Thereafter, the portrait-narrator looks out from the walls of each successive residence as if from the loge of a theater onto almost two centuries of Polish (and European) history. From this unusual perspective, he witnesses the third partition of Poland, the Polish insurrections of the nineteenth century, both World Wars, and the post-War years under Stalin. In the intermissions between tempests of history, he whiles away the time with reminiscences of his first, adventurous life, and observes and eavesdrops on the lives of his owners.

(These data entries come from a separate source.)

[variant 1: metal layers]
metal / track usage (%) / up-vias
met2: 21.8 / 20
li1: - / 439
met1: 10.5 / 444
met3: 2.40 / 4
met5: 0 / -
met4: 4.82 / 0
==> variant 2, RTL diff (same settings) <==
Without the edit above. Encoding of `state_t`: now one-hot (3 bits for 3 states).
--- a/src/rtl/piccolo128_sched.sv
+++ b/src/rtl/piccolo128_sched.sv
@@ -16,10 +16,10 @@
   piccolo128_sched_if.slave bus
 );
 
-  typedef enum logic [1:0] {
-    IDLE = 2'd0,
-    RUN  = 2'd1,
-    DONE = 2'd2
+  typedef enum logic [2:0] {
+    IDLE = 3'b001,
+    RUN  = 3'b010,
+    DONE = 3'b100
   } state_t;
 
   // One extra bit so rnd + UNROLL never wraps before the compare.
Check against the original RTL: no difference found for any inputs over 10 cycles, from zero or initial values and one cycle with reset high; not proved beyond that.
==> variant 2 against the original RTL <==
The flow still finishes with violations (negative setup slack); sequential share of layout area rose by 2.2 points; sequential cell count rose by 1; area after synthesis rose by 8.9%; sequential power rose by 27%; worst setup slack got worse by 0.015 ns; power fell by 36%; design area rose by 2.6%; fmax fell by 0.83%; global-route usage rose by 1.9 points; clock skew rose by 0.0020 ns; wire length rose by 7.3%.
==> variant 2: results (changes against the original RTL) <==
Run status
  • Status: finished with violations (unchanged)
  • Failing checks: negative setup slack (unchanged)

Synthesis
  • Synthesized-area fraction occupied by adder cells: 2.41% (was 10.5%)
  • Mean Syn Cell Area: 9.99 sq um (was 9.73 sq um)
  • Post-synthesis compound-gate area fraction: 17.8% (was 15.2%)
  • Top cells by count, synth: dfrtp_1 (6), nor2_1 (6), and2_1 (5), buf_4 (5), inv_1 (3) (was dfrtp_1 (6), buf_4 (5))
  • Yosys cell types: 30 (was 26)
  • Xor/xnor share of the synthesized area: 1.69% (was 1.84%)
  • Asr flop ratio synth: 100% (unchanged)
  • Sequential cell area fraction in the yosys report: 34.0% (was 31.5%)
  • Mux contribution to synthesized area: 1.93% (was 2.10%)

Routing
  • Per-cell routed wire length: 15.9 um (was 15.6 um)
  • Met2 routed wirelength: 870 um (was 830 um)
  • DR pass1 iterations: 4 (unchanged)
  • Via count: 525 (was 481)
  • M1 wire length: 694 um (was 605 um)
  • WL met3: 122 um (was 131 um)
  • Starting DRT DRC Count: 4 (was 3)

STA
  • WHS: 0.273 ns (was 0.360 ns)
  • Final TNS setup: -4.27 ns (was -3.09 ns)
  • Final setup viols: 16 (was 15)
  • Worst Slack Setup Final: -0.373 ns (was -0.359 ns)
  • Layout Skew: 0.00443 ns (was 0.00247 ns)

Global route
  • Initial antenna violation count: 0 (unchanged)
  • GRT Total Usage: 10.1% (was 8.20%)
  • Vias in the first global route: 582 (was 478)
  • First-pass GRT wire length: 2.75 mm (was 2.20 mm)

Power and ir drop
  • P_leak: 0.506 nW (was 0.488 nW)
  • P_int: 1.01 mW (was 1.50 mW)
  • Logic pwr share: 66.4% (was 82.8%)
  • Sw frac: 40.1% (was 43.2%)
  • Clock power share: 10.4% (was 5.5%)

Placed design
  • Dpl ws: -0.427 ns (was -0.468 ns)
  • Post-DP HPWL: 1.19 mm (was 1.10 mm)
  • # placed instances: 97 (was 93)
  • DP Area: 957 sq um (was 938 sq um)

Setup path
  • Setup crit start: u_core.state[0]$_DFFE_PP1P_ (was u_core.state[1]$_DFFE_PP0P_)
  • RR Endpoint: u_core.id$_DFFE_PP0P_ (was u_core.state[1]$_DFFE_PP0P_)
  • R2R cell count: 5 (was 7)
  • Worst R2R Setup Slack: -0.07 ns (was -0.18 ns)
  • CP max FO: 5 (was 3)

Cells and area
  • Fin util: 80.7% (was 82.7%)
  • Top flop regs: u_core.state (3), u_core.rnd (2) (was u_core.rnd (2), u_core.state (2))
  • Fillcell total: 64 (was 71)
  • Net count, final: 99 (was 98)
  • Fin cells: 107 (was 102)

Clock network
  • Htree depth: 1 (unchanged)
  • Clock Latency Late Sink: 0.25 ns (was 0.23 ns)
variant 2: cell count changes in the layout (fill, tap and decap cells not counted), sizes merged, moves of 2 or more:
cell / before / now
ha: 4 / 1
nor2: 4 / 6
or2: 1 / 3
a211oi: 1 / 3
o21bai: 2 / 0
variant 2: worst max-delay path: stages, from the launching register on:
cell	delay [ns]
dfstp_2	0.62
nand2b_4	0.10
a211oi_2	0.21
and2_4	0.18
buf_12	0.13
--- src/rtl/us_tx_engine.sv ---
// Upstream TX engine: pops 64-bit upstream commands and serialises them as
// CPL / CPLD / MWr32 TLPs onto the 32-bit TRN transmit interface.
`timescale 1ns/1ps
module us_tx_engine (
  input  logic        clk,
  input  logic        rst_n,
  input  logic        us_cmd_fifo_empty_i,
  input  logic [63:0] us_cmd_fifo_dout_i,
  output logic        us_cmd_fifo_rd_en_o,
  input  logic [15:0] completer_id_i,
  output logic [10:0] rd_addr_o,
  input  logic [31:0] rd_data_i,
  output logic [31:0] trn_td_o,
  output logic        trn_tsof_n_o,
  output logic        trn_teof_n_o,
  output logic        trn_tsrc_rdy_n_o,
  output logic        trn_tsrc_dsc_n_o,
  input  logic        trn_tdst_rdy_n_i,
  output logic        up_wr_cmd_compl_o,
  output logic [1:0]  cmd_id_o,
  output logic        busy_o
);

  localparam logic [1:0] US_CMD_CPL_TYPE  = 2'b00;
  localparam logic [1:0] US_CMD_CPLD_TYPE = 2'b01;
  localparam logic [1:0] US_CMD_WR32_TYPE = 2'b10;
  localparam logic [1:0] US_CMD_INVALID   = 2'b11;

  typedef enum logic [2:0] {IDLE, HDR0, HDR1, HDR2, DATA} state_t;

  state_t      state, state_nxt;
  logic [63:0] entry;
  logic [5:0]  beat_cnt;
  logic [31:0] pattern;
  logic        compl_q;
  logic [1:0]  cmd_id_q;
  logic        rd_en_c;

  // req_len is carried in the entry but the TLP builders never need it.
  logic unused_req_len;
  assign unused_req_len = ^us_cmd_fifo_dout_i[47:38];

  function automatic logic [5:0] wr_dw_count(input logic [4:0] len);
    if (len < 5'd2)      return 6'd1;
    else if (len > 5'd7) return 6'd32;
    else                 return 6'd1 << (len - 5'd2);
  endfunction

  function automatic logic [11:0] byte_count(input logic [3:0] be);
    casez (be)
      4'b1??1:                    return 12'd4;
      4'b01?1, 4'b1?10:           return 12'd3;
      4'b0011, 4'b0110, 4'b1100:  return 12'd2;
      default:                    return 12'd1;
    endcase
  endfunction

  function automatic logic [1:0] lower_lo(input logic [3:0] be);
    casez (be)
      4'b???1: return 2'b00;
      4'b??10: return 2'b01;
      4'b?100: return 2'b10;
      4'b1000: return 2'b11;
      default: return 2'b00;
    endcase
  endfunction

  logic [1:0]  typ;
  logic        is_cpl, is_cpld, is_wr;
  logic [5:0]  n_dw;
  logic        last_beat;
  logic        accept;
  logic [31:0] cpl_dw0, cpl_dw1, cpl_dw2;
  logic [31:0] wr_dw0, wr_dw1, wr_dw2;

  assign typ       = entry[63:62];
  assign is_cpl    = (typ == US_CMD_CPL_TYPE);
  assign is_cpld   = (typ == US_CMD_CPLD_TYPE);
  assign is_wr     = (typ == US_CMD_WR32_TYPE);
  assign n_dw      = wr_dw_count(entry[61:57]);
  assign last_beat = (beat_cnt == n_dw - 6'd1);
  assign accept    = ~trn_tdst_rdy_n_i;

  assign cpl_dw0 = {1'b0, (is_cpld ? 2'b10 : 2'b00), 5'b01010, 1'b0, entry[54:52],
                    4'b0, entry[51], entry[50], entry[49:48], 2'b0,
                    (is_cpld ? 10'd1 : 10'd0)};
  assign cpl_dw1 = {completer_id_i, 3'b000, 1'b0,
                    (is_cpld ? byte_count(entry[9:6]) : 12'd4)};
  assign cpl_dw2 = {entry[37:22], entry[21:14], 1'b0, entry[4:0], lower_lo(entry[9:6])};

  assign wr_dw0 = {1'b0, 2'b10, 5'b00000, 1'b0, 3'b0, 4'b0, 2'b0, 2'b0, 2'b0, {4'b0, n_dw}};
  assign wr_dw1 = {completer_id_i, 8'd0, ((n_dw == 6'd1) ? 4'h0 : 4'hF), 4'hF};
  assign wr_dw2 = {entry[31:2], 2'b00};

  always_ff @(posedge clk or negedge rst_n) begin
    if (!rst_n) begin
      state    <= IDLE;
      entry    <= '0;
      beat_cnt <= '0;
      pattern  <= '0;
      compl_q  <= 1'b0;
      cmd_id_q <= '0;
    end else begin
      state   <= state_nxt;
      compl_q <= 1'b0;
      if (state == IDLE) begin
        beat_cnt <= '0;
        if (!us_cmd_fifo_empty_i && us_cmd_fifo_dout_i[63:62] != US_CMD_INVALID)
          entry <= us_cmd_fifo_dout_i;
      end
      if (state == DATA && accept && !is_cpld) begin
        pattern  <= pattern + 32'd1;
        beat_cnt <= beat_cnt + 6'd1;
        if (last_beat) begin
          compl_q  <= 1'b1;
          cmd_id_q <= entry[56:55];
        end
      end
    end
  end

  always_comb begin
    state_nxt        = state;
    rd_en_c          = 1'b0;
    trn_td_o         = 32'd0;
    trn_tsof_n_o     = 1'b1;
    trn_teof_n_o     = 1'b1;
    trn_tsrc_rdy_n_o = 1'b1;
    case (state)
      IDLE: begin
        if (!us_cmd_fifo_empty_i) begin
          rd_en_c = 1'b1;
          if (us_cmd_fifo_dout_i[63:62] != US_CMD_INVALID) state_nxt = HDR0;
        end
      end
      HDR0: begin
        trn_tsrc_rdy_n_o = 1'b0;
        trn_tsof_n_o     = 1'b0;
        trn_td_o         = is_wr ? wr_dw0 : cpl_dw0;
        if (accept) state_nxt = HDR1;
      end
      HDR1: begin
        trn_tsrc_rdy_n_o = 1'b0;
        trn_td_o         = is_wr ? wr_dw1 : cpl_dw1;
        if (accept) state_nxt = HDR2;
      end
      HDR2: begin
        trn_tsrc_rdy_n_o = 1'b0;
        trn_td_o         = is_wr ? wr_dw2 : cpl_dw2;
        trn_teof_n_o     = ~is_cpl;
        if (accept) state_nxt = is_cpl ? IDLE : DATA;
      end
      DATA: begin
        trn_tsrc_rdy_n_o = 1'b0;
        if (is_cpld) begin
          trn_td_o     = rd_data_i;
          trn_teof_n_o = 1'b0;
          if (accept) state_nxt = IDLE;
        end else begin
          trn_td_o     = pattern;
          trn_teof_n_o = ~last_beat;
          if (accept && last_beat) state_nxt = IDLE;
        end
      end
      default: state_nxt = IDLE;
    endcase
  end

  // Reset gates the pop so a non-empty FIFO is never drained while in reset.
  assign us_cmd_fifo_rd_en_o = rd_en_c & rst_n;
  assign rd_addr_o           = {3'b0, entry[5:0], 2'b00};
  assign trn_tsrc_dsc_n_o    = 1'b1;
  assign up_wr_cmd_compl_o   = compl_q;
  assign cmd_id_o            = cmd_id_q;
  assign busy_o              = (state != IDLE);

endmodule
$ cat config.mk
export PLATFORM = sky130hd
export DESIGN_NAME = serial_rx_ctrl
export DESIGN_NICKNAME = d
export VERILOG_FILES = /design/src/rtl/serial_rx_ctrl.sv
export SDC_FILE = /design/constraint.sdc
export NUM_CORES = 1
export LEC_CHECK = 0
export BUFFER_PORTS_ARGS = -buffer_cell sky130_fd_sc_hd__buf_2
export CORE_MARGIN = 8
export CORE_UTILIZATION = 31
export CTS_BUF_LIST = sky130_fd_sc_hd__clkbuf_4 sky130_fd_sc_hd__clkbuf_8
export DETAILED_ROUTE_END_ITERATION = 12
export PLACE_DENSITY = 0.49
export SYNTH_ARGS = -nofsm -noshare
export SYNTH_HDL_FRONTEND = slang
export SYNTH_SLANG_ARGS = --single-unit
$ cat constraint.sdc
create_clock -name clk -period 2.4 [get_ports clk]
set_input_delay 0.12 -clock clk [delete_from_list [all_inputs] [get_ports clk]]
set_output_delay 0.12 -clock clk [all_outputs]
set_load 0.02 [all_outputs]
--- config.mk ---
export PLATFORM = sky130hd
export DESIGN_NAME = cast_rt_scan_ctrl_flat
export DESIGN_NICKNAME = d
export VERILOG_FILES = /design/src/rtl/cast_rt_scan_ctrl_pkg.sv /design/src/rtl/cast_rt_scan_ctrl_if.sv /design/src/rtl/cast_rt_scan_ctrl_rr_arb.sv /design/src/rtl/cast_rt_scan_ctrl.sv /design/src/flat_wrapper.sv
export SDC_FILE = /design/constraint.sdc
export NUM_CORES = 1
export LEC_CHECK = 0
export CAP_MARGIN = 40
export CORE_MARGIN = 8
export CORE_UTILIZATION = 65
export CTS_BUF_LIST = sky130_fd_sc_hd__clkbuf_8 sky130_fd_sc_hd__clkbuf_16
export DETAILED_ROUTE_END_ITERATION = 6
export PLACE_DENSITY = 0.85
export SKIP_LAST_GASP = 1
export SYNTH_ARGS = -nofsm -noshare
export SYNTH_HDL_FRONTEND = slang
export SYNTH_SLANG_ARGS = --single-unit
--- constraint.sdc ---
create_clock -name clk -period 8.5 [get_ports clk]
set_input_delay 1.7 -clock clk [delete_from_list [all_inputs] [get_ports clk]]
set_output_delay 1.7 -clock clk [all_outputs]
set_load 0.005 [all_outputs]
--- src/rtl/cast_rt_scan_ctrl_pkg.sv ---
// Shared types and widths for the multicast route-table scan engine.
// Table depth and out-VC mask width come from ROUTE_TABLE_DEPTH and CN.
`ifndef ROUTE_TABLE_DEPTH
`define ROUTE_TABLE_DEPTH 32
`endif
`ifndef CN
`define CN 5
`endif

package cast_rt_pkg;

  localparam int ID_W       = 10;
  localparam int CN         = `CN;
  localparam int RT_DEPTH   = `ROUTE_TABLE_DEPTH;
  localparam int RT_ENTRY_W = 1 + ID_W + CN;

  typedef enum logic [1:0] {
    IDLE,
    SCAN,
    RESP
  } scan_state_t;

  typedef struct packed {
    logic            vld;
    logic [ID_W-1:0] id;
    logic [CN-1:0]   vc;
  } rt_entry_t;

  function automatic int rr_inc(input int idx, input int n);
    return (idx + 1 >= n) ? 0 : idx + 1;
  endfunction

endpackage

--- src/rtl/cast_rt_scan_ctrl_if.sv ---
// Request/response and table-config bundle for cast_rt_scan_ctrl.
// master = requesters and config agent, slave = lookup engine.
interface cast_rt_scan_ctrl_if #(
  parameter int NREQ  = 5,
  parameter int DEPTH = 32
);
  import cast_rt_pkg::*;

  localparam int AW = $clog2(DEPTH);

  logic [NREQ-1:0]       req_valid;
  logic [NREQ*ID_W-1:0]  req_stream_id;
  logic [NREQ-1:0]       req_ready;
  logic [NREQ-1:0]       rsp_valid;
  logic                  rsp_hit;
  logic [CN-1:0]         rsp_vc;
  logic                  cfg_we;
  logic [AW-1:0]         cfg_addr;
  logic [RT_ENTRY_W-1:0] cfg_entry;

  modport master (
    output req_valid,
    output req_stream_id,
    output cfg_we,
    output cfg_addr,
    output cfg_entry,
    input  req_ready,
    input  rsp_valid,
    input  rsp_hit,
    input  rsp_vc
  );

  modport slave (
    input  req_valid,
    input  req_stream_id,
    input  cfg_we,
    input  cfg_addr,
    input  cfg_entry,
    output req_ready,
    output rsp_valid,
    output rsp_hit,
    output rsp_vc
  );

endinterface

--- src/rtl/cast_rt_scan_ctrl_rr_arb.sv ---
// Round-robin arbiter: first request at or after ptr_i, wrapping at NREQ.
// Produces a one-hot grant plus its binary index.
module cast_rr_arb #(
  parameter int NREQ = 5,
  parameter int PW   = 3
) (
  input  logic [NREQ-1:0] req_i,
  input  logic [PW-1:0]   ptr_i,
  output logic [NREQ-1:0] gnt_o,
  output logic [PW-1:0]   idx_o,
  output logic            any_o
);

  int          t;
  logic [PW-1:0] j;

  always_comb begin
    gnt_o = '0;
    idx_o = '0;
    any_o = 1'b0;
    t     = 0;
    j     = '0;
    for (int i = 0; i < NREQ; i++) begin
      t = int'(ptr_i) + i;
      if (t >= NREQ) t = t - NREQ;
      j = PW'(t);
      if (!any_o && req_i[j]) begin
        any_o    = 1'b1;
        gnt_o[j] = 1'b1;
        idx_o    = j;
      end
    end
  end

endmodule

--- src/rtl/cast_rt_scan_ctrl.sv ---
// Shared multicast route-table lookup: RR grant, then one entry per cycle.
// CAST_RT_EARLY_EXIT_EN: stop the scan on the first hit (else fixed latency).
module cast_rt_scan_ctrl
  import cast_rt_pkg::*;
#(
  parameter int NREQ  = 5,
  parameter int DEPTH = RT_DEPTH
) (
  input  logic                clk,
  input  logic                rst,
  cast_rt_scan_ctrl_if.slave  bus,
  output logic                busy
);

  localparam int AW = $clog2(DEPTH);
  localparam int PW = (NREQ > 1) ? $clog2(NREQ) : 1;

  scan_state_t     state_q, state_d;
  logic [PW-1:0]   ptr_q, ptr_d;
  logic [PW-1:0]   gnt_q, gnt_d;
  logic [ID_W-1:0] id_q, id_d;
  logic [AW-1:0]   addr_q, addr_d;
  logic            hit_q, hit_d;
  logic [CN-1:0]   vc_q, vc_d;

  logic [DEPTH-1:0] vld_q;
  logic [ID_W-1:0]  tid_q [DEPTH];
  logic [CN-1:0]    tvc_q [DEPTH];

  rt_entry_t       wr_e;
  logic [NREQ-1:0] arb_gnt;
  logic [PW-1:0]   arb_idx;
  logic            arb_any;
  logic [NREQ-1:0] req_rdy;
  logic [NREQ-1:0] rsp_v;
  logic            match;
  logic            last;

  cast_rr_arb #(
    .NREQ (NREQ),
    .PW   (PW)
  ) u_arb (
    .req_i (bus.req_valid),
    .ptr_i (ptr_q),
    .gnt_o (arb_gnt),
    .idx_o (arb_idx),
    .any_o (arb_any)
  );

  assign wr_e = rt_entry_t'(bus.cfg_entry);

  // Only the valid bits need reset; payload is don't-care when invalid.
  always_ff @(posedge clk) begin
    if (rst) begin
      vld_q <= '0;
    end else if (bus.cfg_we) begin
      vld_q[bus.cfg_addr] <= wr_e.vld;
    end
  end

  always_ff @(posedge clk) begin
    if (!rst && bus.cfg_we) begin
      tid_q[bus.cfg_addr] <= wr_e.id;
      tvc_q[bus.cfg_addr] <= wr_e.vc;
    end
  end

  assign match = vld_q[addr_q] && (tid_q[addr_q] == id_q);
  assign last  = (addr_q == AW'(DEPTH - 1));

  always_comb begin
    state_d = state_q;
    ptr_d   = ptr_q;
    gnt_d   = gnt_q;
    id_d    = id_q;
    addr_d  = addr_q;
    hit_d   = hit_q;
    vc_d    = vc_q;
    req_rdy = '0;
    rsp_v   = '0;
    unique case (state_q)
      IDLE: begin
        if (arb_any) begin
          req_rdy = arb_gnt;
          gnt_d   = arb_idx;
          id_d    = bus.req_stream_id[int'(arb_idx)*ID_W +: ID_W];
          addr_d  = '0;
          hit_d   = 1'b0;
          vc_d    = '0;
          state_d = SCAN;
        end
      end
      SCAN: begin
        if (match && !hit_q) begin
          hit_d = 1'b1;
          vc_d  = tvc_q[addr_q];
        end
        if (!last) addr_d = addr_q + 1'b1;
`ifdef CAST_RT_EARLY_EXIT_EN
        if (last || match) state_d = RESP;
`else
        if (last) state_d = RESP;
`endif
      end
      RESP: begin
        rsp_v[gnt_q] = 1'b1;
        ptr_d        = PW'(rr_inc(int'(gnt_q), NREQ));
        state_d      = IDLE;
      end
      default: state_d = IDLE;
    endcase
  end

  always_ff @(posedge clk) begin
    if (rst) begin
      state_q <= IDLE;
      ptr_q   <= '0;
      gnt_q   <= '0;
      id_q    <= '0;
      addr_q  <= '0;
      hit_q   <= 1'b0;
      vc_q    <= '0;
    end else begin
      state_q <= state_d;
      ptr_q   <= ptr_d;
      gnt_q   <= gnt_d;
      id_q    <= id_d;
      addr_q  <= addr_d;
      hit_q   <= hit_d;
      vc_q    <= vc_d;
    end
  end

  // Outputs forced low while reset is held so a mid-scan reset emits nothing.
  assign bus.req_ready = rst ? '0 : req_rdy;
  assign bus.rsp_valid = rst ? '0 : rsp_v;
  assign bus.rsp_hit   = !rst && (state_q == RESP) && hit_q;
  assign bus.rsp_vc    = (!rst && state_q == RESP) ? vc_q : '0;
  assign busy          = !rst && (state_q != IDLE);

endmodule
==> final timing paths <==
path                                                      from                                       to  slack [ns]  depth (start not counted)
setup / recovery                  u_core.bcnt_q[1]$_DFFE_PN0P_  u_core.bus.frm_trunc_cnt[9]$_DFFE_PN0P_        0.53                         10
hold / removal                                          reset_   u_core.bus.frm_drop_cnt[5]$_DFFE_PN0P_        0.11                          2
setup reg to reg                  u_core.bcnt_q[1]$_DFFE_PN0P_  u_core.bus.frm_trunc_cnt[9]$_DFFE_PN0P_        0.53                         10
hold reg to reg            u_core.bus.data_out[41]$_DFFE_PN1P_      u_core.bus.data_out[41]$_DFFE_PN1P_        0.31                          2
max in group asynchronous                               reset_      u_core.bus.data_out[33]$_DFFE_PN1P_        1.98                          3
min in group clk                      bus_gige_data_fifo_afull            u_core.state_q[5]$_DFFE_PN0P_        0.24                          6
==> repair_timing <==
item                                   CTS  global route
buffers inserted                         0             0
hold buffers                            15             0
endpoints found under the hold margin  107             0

This somewhat overweening Italian aristocrat is not always in a position to understand and evaluate what he happens to see and hear over the course of the years; and his consciousness can't keep pace with social and political changes. But it is precisely this funhouse mirror of irony that lends such charm to this historical novel by Andrzej Bart, who narrates in the same, suspense-building manner both History writ large and the little histories woven into it. The novel is written in light, playful language, and is packed at the same time with astonishing turns of action.
Rien ne va plus
My finding myself in such a distant country was thanks to Maestro Solterini. Yes, the very same who, several hundred years ago, when he still went under the name of Bonifacio Bembo, provided Prince Francesco Sforza with the supreme virility of the day - in exchange for his soul. That sought-after painter, who was also a magus and the teacher of many, permitted my consciousness to live on in a portrait presenting me en trois quart. I posed on my deathbed, in an old batiste shirt and covered by two blankets. The Maestro depicted me in a richly braided robe of green velvet, wearing white silk trousers and a shirt with frills and cuffs of the finest lace. The green silk was no accident. Green and umber colors dominated the palette, and it is precisely these colors, according to Giorgio Mancini in his Treatise on the Art of Representing People, Animals, and Things, that constitute a carpet fit for the feet of God. And yet the description does not quite fit, for Solterini was the last man in the world who would want to have anything to do with God. In fact, he devoted all his talents to maintaining the closest possible ties with the Great Adversary.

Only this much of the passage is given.